*** Opening of Material supplied ***

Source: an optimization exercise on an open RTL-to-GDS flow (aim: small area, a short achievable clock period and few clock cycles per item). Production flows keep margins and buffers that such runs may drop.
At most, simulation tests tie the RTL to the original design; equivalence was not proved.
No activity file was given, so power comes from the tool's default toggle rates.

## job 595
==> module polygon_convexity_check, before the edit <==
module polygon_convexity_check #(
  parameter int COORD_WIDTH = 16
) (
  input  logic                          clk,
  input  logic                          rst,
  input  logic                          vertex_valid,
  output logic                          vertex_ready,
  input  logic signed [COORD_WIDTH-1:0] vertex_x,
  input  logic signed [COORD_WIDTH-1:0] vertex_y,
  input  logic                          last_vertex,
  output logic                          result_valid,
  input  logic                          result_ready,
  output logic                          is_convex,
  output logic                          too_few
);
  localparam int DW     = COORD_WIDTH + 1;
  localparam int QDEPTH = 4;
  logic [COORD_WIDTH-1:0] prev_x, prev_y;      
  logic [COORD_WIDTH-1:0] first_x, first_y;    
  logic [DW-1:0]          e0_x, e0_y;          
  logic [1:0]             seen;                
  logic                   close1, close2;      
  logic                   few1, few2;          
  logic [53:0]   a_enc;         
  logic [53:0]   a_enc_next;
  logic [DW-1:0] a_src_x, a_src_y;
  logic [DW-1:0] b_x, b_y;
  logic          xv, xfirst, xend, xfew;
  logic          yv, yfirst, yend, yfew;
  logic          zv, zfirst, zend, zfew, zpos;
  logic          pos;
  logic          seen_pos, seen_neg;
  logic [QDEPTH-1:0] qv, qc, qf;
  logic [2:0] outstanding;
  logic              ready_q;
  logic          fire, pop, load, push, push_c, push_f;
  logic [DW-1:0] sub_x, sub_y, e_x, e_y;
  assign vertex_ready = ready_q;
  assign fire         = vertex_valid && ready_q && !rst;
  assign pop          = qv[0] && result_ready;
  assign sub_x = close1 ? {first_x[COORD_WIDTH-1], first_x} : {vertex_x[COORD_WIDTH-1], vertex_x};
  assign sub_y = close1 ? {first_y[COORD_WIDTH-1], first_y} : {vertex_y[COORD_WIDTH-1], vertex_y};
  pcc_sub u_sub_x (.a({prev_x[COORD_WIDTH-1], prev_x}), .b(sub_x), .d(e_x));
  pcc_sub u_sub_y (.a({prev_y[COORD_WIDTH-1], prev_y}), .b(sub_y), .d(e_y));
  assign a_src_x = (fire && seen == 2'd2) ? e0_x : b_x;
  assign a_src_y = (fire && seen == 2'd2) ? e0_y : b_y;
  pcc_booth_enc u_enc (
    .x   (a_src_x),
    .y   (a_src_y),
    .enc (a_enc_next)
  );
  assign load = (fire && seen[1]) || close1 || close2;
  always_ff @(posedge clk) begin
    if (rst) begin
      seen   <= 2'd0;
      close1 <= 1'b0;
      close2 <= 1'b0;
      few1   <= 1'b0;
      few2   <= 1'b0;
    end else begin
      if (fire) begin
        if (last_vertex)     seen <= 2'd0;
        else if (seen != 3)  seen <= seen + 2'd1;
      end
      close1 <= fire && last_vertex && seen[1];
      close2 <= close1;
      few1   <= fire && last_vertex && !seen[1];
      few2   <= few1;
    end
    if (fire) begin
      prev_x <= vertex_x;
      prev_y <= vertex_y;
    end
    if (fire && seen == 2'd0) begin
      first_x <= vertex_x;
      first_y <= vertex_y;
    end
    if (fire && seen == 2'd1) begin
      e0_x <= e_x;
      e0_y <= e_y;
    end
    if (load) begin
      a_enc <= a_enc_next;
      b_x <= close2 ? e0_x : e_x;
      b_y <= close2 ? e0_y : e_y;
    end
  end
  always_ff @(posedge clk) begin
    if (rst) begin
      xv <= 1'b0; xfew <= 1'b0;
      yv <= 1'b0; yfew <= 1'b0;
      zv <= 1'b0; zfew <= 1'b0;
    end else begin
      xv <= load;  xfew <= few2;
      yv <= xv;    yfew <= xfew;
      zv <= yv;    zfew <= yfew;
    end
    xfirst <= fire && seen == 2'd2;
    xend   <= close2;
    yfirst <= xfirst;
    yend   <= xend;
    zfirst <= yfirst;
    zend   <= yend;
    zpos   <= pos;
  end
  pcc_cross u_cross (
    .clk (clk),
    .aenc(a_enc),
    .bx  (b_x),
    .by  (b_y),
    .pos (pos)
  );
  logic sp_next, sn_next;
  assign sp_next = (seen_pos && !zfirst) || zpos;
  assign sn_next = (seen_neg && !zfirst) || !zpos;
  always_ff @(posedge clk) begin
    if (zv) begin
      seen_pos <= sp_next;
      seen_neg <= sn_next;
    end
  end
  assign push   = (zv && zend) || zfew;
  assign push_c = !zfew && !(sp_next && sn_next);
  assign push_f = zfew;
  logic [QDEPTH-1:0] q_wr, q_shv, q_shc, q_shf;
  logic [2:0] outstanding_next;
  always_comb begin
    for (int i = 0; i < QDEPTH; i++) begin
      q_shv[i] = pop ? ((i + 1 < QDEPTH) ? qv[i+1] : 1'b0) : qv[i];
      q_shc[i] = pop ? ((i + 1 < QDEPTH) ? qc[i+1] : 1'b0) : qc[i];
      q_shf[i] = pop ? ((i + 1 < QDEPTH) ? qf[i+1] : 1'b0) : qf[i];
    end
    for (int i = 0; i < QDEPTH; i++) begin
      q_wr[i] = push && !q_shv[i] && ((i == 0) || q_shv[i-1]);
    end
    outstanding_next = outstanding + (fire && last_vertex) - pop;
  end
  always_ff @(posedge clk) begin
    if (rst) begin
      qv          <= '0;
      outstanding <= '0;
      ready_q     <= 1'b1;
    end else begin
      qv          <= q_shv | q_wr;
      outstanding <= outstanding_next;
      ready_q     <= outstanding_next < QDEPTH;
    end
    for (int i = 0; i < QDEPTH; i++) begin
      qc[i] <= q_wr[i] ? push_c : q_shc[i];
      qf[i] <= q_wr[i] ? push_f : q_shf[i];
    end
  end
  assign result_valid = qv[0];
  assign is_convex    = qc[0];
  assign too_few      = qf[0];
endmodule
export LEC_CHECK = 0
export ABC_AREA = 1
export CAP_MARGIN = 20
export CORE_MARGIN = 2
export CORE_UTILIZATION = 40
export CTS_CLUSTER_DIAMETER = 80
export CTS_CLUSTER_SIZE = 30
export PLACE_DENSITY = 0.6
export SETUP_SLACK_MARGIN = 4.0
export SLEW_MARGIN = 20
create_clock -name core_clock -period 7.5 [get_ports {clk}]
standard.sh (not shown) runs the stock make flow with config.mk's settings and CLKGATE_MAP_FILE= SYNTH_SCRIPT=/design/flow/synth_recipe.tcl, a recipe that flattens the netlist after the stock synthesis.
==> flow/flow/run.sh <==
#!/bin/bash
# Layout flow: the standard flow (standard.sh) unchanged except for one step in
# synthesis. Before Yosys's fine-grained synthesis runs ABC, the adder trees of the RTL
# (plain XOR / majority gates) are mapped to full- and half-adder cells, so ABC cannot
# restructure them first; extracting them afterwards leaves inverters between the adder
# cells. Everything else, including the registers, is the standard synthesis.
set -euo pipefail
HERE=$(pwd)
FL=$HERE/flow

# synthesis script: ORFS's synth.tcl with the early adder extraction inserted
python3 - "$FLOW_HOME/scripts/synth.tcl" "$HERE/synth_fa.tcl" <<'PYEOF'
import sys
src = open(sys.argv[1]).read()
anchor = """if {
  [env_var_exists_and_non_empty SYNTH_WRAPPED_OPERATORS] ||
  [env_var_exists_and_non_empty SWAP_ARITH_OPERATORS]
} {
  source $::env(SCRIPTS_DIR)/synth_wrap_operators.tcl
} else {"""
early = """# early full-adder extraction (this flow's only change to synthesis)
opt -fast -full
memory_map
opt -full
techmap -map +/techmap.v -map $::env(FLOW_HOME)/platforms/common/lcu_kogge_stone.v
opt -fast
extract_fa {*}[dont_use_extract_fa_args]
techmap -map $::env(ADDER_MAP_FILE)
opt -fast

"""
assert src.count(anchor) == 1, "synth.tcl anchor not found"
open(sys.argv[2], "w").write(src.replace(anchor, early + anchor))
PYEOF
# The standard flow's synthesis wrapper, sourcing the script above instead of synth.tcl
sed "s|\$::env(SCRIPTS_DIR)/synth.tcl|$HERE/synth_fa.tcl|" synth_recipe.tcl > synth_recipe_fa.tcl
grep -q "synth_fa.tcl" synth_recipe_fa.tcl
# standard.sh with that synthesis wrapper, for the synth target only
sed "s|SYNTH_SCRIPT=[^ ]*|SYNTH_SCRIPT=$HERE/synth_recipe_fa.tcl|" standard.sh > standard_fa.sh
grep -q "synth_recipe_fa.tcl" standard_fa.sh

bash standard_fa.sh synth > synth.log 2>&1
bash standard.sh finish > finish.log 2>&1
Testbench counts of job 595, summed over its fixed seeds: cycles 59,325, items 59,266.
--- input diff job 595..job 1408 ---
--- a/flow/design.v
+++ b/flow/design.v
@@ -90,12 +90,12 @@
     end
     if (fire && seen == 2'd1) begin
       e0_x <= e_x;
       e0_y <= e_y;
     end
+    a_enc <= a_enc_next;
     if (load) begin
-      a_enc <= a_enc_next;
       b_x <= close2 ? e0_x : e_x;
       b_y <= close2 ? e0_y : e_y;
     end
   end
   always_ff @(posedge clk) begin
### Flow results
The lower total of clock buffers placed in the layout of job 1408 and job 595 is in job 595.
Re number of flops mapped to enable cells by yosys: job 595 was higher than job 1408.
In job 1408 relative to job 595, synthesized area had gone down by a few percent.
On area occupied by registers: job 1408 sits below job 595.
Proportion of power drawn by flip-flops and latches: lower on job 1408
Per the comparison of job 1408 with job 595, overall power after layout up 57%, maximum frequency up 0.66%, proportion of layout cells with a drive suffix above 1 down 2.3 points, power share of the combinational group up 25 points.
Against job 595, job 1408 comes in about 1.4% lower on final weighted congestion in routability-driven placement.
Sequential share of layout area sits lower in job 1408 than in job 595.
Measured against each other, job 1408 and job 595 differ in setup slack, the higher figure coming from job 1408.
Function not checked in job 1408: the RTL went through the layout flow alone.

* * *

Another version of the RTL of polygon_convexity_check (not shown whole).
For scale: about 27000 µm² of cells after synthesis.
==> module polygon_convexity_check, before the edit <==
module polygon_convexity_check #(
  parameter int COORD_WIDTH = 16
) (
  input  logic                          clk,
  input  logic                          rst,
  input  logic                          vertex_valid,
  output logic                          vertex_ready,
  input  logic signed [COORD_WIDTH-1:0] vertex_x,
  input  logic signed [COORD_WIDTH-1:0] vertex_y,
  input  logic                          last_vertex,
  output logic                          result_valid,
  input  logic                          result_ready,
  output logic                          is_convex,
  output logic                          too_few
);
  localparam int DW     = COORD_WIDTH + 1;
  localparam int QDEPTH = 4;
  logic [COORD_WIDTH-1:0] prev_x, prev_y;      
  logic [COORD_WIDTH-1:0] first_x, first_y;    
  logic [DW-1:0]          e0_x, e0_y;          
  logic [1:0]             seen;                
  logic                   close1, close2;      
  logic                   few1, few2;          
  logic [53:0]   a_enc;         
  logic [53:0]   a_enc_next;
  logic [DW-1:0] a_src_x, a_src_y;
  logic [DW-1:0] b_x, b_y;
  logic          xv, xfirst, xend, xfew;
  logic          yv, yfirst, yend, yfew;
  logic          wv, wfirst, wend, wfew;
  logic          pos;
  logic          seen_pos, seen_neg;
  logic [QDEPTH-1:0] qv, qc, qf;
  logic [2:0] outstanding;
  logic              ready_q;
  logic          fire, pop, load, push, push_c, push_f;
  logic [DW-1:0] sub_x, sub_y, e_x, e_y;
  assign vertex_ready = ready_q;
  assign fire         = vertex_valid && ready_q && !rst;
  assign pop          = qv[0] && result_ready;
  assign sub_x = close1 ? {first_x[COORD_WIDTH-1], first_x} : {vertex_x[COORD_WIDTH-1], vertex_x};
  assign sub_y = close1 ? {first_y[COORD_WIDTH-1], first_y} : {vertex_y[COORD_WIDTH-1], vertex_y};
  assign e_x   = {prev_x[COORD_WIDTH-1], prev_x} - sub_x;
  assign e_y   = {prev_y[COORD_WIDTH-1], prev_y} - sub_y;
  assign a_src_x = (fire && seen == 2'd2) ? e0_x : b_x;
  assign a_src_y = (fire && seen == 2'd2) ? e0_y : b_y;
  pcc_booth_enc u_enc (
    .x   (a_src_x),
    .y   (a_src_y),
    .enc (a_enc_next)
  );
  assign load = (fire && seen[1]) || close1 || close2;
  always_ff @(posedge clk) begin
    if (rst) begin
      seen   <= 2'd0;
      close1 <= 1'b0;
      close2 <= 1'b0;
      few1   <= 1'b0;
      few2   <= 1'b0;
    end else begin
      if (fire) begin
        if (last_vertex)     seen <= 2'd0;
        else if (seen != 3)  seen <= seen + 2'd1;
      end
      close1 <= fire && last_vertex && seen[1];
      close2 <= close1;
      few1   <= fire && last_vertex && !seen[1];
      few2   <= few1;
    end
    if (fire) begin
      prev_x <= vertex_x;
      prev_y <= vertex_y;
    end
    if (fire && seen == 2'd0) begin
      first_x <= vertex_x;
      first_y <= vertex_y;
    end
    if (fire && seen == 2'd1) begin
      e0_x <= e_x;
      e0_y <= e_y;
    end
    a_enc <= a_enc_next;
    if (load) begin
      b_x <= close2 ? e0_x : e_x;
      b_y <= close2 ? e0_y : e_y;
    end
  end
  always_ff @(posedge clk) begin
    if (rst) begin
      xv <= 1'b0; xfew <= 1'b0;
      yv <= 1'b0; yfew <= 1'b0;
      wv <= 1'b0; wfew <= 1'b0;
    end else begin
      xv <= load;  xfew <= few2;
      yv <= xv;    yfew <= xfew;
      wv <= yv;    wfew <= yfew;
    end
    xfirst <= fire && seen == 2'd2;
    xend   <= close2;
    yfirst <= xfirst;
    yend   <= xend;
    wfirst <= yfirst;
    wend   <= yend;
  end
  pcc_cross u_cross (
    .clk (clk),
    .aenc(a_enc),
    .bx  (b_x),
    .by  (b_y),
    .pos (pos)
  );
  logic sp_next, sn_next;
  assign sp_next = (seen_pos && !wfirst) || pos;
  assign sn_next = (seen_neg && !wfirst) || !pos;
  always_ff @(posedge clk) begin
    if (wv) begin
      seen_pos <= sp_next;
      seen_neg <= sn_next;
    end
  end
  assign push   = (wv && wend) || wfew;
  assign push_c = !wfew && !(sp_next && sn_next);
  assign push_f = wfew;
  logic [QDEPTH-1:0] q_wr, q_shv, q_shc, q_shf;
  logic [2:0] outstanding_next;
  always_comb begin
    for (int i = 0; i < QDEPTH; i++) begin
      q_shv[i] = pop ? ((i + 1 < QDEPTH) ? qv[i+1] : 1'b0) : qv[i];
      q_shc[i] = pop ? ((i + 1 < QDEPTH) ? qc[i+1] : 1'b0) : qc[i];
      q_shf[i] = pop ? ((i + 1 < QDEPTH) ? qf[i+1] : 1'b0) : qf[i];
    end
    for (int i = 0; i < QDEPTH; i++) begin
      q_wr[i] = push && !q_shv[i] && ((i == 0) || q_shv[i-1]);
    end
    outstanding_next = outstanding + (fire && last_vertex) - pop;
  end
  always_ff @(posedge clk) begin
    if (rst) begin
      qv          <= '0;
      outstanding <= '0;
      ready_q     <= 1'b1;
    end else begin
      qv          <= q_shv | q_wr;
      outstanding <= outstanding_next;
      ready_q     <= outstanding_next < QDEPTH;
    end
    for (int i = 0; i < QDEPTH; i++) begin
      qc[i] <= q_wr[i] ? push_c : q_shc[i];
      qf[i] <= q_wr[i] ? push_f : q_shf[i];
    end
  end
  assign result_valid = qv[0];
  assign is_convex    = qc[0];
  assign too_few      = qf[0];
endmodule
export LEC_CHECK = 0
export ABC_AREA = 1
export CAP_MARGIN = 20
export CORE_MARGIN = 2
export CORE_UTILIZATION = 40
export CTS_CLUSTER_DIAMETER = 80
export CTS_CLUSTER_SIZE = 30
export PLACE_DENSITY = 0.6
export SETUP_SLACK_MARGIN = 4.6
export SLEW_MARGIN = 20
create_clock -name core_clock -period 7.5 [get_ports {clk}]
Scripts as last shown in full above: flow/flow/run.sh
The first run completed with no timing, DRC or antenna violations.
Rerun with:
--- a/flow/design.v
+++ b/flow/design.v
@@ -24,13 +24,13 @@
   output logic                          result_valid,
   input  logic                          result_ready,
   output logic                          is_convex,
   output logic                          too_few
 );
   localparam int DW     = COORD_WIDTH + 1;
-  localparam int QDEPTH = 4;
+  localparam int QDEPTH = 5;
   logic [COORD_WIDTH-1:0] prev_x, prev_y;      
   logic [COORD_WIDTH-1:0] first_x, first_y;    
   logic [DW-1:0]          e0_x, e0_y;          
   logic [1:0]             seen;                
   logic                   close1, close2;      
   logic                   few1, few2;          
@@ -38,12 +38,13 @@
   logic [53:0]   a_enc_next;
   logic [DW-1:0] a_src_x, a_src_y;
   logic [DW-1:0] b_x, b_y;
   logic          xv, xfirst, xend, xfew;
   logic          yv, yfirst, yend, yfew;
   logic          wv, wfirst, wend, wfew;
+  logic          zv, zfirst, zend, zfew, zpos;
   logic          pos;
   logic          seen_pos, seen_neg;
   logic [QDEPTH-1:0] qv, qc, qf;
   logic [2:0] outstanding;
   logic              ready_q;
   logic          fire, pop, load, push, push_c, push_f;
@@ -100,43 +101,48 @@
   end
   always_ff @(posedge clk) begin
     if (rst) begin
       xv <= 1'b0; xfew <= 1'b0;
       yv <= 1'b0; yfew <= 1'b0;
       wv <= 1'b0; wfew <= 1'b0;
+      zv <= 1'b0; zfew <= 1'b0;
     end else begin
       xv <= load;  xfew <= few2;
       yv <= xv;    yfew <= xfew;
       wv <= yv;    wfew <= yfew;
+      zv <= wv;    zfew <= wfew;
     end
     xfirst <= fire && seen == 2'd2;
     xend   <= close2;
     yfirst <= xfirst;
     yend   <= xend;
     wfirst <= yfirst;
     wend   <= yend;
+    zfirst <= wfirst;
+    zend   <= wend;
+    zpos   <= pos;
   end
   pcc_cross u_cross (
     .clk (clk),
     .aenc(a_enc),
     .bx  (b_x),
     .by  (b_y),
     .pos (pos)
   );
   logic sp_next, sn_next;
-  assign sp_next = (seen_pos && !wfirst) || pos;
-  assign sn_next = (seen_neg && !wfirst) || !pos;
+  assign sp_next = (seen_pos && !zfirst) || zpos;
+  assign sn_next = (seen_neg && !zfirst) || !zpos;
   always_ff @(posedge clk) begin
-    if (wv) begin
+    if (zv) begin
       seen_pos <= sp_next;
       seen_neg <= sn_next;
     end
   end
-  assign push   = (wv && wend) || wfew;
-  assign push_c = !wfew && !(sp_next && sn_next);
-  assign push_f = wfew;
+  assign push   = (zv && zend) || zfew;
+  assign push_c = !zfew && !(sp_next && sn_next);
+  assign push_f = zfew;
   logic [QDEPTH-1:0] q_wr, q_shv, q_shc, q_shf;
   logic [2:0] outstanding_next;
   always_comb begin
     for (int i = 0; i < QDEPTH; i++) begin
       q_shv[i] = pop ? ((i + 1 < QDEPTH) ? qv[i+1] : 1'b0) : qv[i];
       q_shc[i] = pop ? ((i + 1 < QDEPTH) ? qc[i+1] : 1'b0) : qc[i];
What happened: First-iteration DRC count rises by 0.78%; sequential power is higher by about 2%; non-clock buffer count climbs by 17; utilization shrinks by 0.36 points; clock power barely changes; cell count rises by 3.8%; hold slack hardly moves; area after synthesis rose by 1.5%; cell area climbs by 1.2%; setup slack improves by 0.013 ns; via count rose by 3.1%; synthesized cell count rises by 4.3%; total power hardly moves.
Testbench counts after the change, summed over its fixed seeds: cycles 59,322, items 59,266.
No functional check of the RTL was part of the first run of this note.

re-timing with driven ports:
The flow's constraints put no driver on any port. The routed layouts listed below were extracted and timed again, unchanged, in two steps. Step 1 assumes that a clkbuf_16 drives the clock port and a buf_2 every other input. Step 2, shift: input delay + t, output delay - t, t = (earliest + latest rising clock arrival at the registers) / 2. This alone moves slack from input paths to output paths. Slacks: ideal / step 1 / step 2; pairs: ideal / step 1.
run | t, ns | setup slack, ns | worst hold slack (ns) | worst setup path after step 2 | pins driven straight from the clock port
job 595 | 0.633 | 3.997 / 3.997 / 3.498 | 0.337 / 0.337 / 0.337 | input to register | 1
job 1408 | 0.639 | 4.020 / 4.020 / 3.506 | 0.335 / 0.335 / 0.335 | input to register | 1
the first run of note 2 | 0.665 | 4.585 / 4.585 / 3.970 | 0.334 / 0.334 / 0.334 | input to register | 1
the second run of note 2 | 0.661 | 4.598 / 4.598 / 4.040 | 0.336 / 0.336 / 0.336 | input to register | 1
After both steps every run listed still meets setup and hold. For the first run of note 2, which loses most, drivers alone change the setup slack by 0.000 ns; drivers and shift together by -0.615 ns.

*** Close of Material supplied ***

* Problem statement: Throughout the material above, report each line holding the word "synthesized".

* Output below:
In job 1408 relative to job 595, synthesized area had gone down by a few percent.
What happened: First-iteration DRC count rises by 0.78%; sequential power is higher by about 2%; non-clock buffer count climbs by 17; utilization shrinks by 0.36 points; clock power barely changes; cell count rises by 3.8%; hold slack hardly moves; area after synthesis rose by 1.5%; cell area climbs by 1.2%; setup slack improves by 0.013 ns; via count rose by 3.1%; synthesized cell count rises by 4.3%; total power hardly moves.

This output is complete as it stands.